Surface heat flow observations, including the global heat flow database42 and heat flow from the Curie point depth estimates43, are employed in this study to further constrain the thermal modeling (Fig. S1). The observed surface heat flow averages < 60 mW/m2 in the Mariana forearc basin, which has no accretionary complex but does have an outer-rise high, indicating probable low-density serpentinized mantle lithosphere beneath the outer forearc44. Similar to previous thermal models applied to northeastern and SW Japan, Hikurangi, Cascadia, and Chile28,29,30,31,32,33, the subduction velocities are obtained from the MORVEL 25-plate calculator for relative motion angular velocities24,25 and extrapolated into the subducted slab (Fig. 4a). The grid cells on the subducted Pacific Plate are prescribed with various motion rates and directions with regard to the Philippine Sea Plate, constituting the kinematic slab domain. The model boundaries and bottom are assumed to be adiabatic and permeable, except that the top boundary is set as rigid and has a temperature of 0 °C. The viscosity for wet olivine follows those from Hirth and Kohlstedt45 and Burkett and Billen46 for the upper mantle. The composite model settings, including the model configuration, initial and boundary conditions, and physical parameters, are illustrated in the Supplemental Information (SI). Based on these mature model settings, the 3-D thermal state and the phase transition of subducted rocks in the structured tectonic complex in the Marianas become calculable, and the thermal structural features caused by this rare high curvature and steep dip can be further estimated.
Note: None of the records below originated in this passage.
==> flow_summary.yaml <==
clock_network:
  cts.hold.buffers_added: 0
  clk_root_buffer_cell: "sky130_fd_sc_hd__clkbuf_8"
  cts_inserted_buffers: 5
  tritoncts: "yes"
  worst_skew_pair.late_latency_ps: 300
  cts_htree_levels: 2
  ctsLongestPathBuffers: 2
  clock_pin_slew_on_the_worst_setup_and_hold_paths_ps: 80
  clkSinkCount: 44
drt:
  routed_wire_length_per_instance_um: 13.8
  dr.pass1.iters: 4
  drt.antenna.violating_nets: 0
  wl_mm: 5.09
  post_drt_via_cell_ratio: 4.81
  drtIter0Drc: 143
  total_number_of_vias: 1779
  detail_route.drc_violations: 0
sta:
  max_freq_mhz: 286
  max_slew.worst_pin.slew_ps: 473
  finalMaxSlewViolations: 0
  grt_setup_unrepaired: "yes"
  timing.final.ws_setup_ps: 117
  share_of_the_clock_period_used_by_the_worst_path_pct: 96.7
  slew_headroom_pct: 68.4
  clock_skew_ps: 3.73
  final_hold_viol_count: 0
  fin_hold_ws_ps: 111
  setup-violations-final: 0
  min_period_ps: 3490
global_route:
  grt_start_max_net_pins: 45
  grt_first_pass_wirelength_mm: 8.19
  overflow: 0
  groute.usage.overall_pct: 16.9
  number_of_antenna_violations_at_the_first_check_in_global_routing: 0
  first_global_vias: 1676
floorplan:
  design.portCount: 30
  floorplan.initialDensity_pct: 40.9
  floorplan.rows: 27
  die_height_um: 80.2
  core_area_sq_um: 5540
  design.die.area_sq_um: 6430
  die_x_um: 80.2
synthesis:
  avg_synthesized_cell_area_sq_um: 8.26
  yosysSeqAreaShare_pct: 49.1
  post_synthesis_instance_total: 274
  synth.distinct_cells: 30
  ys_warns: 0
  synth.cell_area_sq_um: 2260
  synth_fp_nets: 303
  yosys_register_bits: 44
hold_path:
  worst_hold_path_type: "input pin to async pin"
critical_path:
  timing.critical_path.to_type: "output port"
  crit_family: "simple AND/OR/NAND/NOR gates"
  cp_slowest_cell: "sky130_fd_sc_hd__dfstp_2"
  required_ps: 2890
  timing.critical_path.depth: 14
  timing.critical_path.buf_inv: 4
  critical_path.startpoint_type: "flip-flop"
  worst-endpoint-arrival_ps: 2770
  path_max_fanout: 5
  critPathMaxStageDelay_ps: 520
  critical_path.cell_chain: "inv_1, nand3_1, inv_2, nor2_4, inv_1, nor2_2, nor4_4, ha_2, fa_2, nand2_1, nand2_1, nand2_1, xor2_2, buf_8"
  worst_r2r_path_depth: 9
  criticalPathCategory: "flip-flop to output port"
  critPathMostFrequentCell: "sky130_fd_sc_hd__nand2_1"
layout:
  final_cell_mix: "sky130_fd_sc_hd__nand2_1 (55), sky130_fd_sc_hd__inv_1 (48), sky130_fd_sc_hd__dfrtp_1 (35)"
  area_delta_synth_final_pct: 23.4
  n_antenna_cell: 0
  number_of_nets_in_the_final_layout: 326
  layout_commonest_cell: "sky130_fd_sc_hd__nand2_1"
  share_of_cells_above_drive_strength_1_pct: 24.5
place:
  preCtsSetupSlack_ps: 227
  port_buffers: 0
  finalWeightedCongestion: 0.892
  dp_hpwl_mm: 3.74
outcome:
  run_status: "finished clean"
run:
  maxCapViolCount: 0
3-D subduction velocity field and thermal regime
The unstable megathrust is characterized by northwestward strike-slip motion in the northern part and southwestward strike-slip motion in the southernmost part. The oldest age of the incoming Pacific plate is Late Jurassic (> 145 Ma), and the plate is therefore colder than those in most of the other circum-Pacific subduction zones (Fig. 4b). The combination of plate motions, concave morphology, and varying dip angles and slab ages results in a comparatively unique subduction thermal structure that presently enables predictions from a 3D perspective, as Figs. 4 and 5 show. Although the along-strike seafloor ages do not differ much (140–150 Ma), the plate subduction velocity increases from 2 cm/yr for the southern seafloor (Challenger Deep), with an age of 148 Ma, to 2.4 cm/yr at 18°N (Pagan), with an age of 150 Ma, and then to 2.9 cm/yr in the northern Mariana close to Farallon de Pajaros Island, with an age of 147 Ma (Fig. 4a). We note that the largest dip angle is present in the Challenger Deep, where there is right-lateral strike-slip motion, i.e., westward oblique subduction. Straight subduction occurs along the profile in the northern Guam area, with a subduction velocity of 2 cm/yr. Nevertheless, the fastest relative plate motion is in the northernmost portion of the Mariana arc, with a velocity range of 2.9–3.0 cm/yr.
The complex concave subduction system leads to a comparatively complicated thermal regime, as exhibited in Fig. 4b. The calculated thermal regime clearly exhibits a thrust zone that transitions from 300 to 500 °C between the volcanic arc and trench. The coldest mantle wedge in the Marianas is predicted to be located to the east of Anatahan Island in the central Mariana (16–18° N, 146° E, blue circle in Fig. 4b), where the temperature is estimated to be less than 300 °C at approximately 30 km. In the northern Marianas (> 18° N), the Moho interface temperature increases to 400–500 °C along the strike. In the southern counterpart portion, the slab dip becomes larger, and the Moho interface temperature increases to 500 °C, which may be attributed to the decrease in the subduction velocity from 2.4 to 2 cm/yr. At a depth of > 80 km below the Marianas, the slab temperature rapidly increases to more than 700 °C, which is attributable to the stress and yield from slab bending48 and the transition to a large dip at this depth. The subvolcanic interface temperature is more than 1000 °C on average. The average P–T conditions for the subduction interface are shown in Fig. 5 (red curve), characterized by a slowdown in the temperature increase at a depth range of 40–60 km, thereby delineating a boundary between the cold shallow and warm deep slab portions.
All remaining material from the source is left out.